### [Action item]
Among the entries below, how many lines contain the string "toggle"? Only the number, please.

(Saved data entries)
_ _ _ _ _

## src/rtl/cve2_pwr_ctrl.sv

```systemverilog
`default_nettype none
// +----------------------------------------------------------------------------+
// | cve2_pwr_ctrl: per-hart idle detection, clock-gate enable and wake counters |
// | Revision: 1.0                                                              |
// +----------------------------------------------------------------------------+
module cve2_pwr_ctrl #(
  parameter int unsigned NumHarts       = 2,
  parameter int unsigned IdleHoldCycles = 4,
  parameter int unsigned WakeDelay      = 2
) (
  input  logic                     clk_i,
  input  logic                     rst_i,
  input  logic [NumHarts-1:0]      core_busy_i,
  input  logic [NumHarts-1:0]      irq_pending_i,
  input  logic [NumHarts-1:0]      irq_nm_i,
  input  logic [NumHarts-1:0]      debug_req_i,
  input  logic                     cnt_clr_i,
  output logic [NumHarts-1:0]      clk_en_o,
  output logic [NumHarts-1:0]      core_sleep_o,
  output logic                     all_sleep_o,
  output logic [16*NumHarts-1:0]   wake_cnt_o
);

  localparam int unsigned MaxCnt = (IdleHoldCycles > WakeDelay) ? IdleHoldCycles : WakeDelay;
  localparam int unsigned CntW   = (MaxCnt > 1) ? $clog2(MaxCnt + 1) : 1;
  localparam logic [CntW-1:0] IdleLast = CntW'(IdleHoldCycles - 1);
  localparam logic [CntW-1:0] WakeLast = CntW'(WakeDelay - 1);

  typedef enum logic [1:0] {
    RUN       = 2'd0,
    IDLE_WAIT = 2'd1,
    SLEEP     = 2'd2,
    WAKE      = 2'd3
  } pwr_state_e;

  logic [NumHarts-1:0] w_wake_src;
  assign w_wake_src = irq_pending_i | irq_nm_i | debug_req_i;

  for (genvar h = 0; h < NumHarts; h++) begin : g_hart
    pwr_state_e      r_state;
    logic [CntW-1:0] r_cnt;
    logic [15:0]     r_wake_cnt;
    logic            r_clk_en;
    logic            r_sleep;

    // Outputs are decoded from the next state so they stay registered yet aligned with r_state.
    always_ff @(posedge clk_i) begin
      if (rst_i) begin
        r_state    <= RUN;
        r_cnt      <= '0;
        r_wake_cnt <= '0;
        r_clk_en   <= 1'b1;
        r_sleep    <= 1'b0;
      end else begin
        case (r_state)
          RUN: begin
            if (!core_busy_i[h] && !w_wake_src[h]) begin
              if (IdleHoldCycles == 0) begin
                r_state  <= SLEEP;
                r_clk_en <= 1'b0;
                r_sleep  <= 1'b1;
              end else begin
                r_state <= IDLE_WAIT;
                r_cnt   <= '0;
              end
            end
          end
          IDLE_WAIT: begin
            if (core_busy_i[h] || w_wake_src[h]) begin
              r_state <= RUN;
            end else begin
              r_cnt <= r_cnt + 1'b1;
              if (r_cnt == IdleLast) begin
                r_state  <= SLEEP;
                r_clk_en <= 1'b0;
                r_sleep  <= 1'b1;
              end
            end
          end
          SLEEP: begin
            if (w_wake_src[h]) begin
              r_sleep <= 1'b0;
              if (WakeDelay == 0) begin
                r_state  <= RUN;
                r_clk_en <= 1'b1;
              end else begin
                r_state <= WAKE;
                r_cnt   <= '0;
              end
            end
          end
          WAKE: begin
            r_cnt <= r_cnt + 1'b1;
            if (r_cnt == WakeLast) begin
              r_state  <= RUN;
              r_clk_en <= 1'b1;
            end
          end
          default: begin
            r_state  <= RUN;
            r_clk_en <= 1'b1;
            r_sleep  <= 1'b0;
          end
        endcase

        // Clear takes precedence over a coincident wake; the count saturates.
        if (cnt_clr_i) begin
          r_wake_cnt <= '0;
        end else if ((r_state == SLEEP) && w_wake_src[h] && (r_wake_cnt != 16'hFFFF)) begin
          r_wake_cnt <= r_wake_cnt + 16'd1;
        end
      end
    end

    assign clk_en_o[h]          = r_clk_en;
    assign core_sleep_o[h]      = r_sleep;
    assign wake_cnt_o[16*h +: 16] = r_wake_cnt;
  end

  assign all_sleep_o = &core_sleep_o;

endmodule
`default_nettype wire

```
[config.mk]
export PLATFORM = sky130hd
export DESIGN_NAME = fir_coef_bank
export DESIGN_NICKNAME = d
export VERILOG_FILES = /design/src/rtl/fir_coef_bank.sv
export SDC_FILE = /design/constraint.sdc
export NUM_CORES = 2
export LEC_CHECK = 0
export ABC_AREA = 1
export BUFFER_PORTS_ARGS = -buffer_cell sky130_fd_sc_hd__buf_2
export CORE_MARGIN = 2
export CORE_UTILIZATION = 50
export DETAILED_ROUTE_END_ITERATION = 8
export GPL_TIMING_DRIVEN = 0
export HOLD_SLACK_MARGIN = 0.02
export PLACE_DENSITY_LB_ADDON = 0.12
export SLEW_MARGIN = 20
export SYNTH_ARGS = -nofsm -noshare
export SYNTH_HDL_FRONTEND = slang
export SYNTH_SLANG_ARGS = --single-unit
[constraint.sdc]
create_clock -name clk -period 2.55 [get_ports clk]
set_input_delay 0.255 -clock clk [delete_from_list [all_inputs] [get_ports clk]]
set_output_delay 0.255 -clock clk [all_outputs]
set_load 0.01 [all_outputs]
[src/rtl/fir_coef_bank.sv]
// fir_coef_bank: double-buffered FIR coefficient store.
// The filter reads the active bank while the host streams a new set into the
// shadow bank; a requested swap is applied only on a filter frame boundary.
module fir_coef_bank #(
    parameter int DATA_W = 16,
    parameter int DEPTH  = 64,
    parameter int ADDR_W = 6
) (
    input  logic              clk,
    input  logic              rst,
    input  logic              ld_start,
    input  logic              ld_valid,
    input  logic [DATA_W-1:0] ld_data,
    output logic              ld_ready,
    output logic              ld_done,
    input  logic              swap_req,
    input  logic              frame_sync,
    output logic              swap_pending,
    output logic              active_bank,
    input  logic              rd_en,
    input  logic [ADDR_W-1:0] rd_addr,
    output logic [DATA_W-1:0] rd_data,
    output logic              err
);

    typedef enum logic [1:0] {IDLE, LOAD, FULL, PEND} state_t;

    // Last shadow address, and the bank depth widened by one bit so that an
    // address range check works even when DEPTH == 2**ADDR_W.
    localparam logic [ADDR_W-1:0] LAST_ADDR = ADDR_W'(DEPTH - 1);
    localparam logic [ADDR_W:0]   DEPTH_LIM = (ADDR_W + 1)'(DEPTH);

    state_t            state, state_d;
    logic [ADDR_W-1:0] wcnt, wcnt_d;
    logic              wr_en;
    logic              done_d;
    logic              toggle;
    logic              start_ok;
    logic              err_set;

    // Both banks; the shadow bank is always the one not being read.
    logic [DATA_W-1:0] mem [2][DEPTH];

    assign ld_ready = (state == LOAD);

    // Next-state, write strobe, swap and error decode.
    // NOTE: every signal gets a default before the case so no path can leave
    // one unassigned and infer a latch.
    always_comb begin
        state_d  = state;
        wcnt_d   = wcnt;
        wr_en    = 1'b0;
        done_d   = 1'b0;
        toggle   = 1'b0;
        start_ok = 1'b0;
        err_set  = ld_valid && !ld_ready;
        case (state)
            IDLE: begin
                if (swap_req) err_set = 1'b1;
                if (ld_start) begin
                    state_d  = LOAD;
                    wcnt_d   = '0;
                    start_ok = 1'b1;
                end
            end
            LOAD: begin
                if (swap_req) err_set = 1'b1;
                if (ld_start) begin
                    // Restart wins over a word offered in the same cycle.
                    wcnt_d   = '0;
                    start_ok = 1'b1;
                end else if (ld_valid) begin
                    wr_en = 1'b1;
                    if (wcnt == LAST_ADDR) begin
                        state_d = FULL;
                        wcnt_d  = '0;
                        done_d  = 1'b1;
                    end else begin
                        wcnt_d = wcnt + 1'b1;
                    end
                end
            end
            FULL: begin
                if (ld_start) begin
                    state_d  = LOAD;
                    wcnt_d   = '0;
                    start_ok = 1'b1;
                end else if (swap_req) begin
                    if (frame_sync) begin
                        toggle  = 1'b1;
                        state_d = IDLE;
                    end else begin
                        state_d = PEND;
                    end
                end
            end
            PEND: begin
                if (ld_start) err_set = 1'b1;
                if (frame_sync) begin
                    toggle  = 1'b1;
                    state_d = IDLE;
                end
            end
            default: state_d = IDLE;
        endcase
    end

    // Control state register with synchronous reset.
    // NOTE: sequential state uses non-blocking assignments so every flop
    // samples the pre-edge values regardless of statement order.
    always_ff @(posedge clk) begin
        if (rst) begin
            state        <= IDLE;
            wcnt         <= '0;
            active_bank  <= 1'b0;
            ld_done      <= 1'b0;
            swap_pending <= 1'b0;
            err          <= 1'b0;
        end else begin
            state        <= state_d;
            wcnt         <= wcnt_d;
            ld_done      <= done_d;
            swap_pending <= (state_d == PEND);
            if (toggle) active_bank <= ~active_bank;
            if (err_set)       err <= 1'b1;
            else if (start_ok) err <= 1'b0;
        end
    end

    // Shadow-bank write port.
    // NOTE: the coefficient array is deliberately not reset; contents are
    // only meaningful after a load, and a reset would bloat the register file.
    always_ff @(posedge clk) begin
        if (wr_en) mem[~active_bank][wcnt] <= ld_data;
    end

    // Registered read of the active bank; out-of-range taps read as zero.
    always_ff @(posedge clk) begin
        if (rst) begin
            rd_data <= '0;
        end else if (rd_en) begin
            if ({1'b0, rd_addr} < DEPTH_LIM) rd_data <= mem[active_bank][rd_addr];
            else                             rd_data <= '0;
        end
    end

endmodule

_ _ _ _ _

### [Response area]
5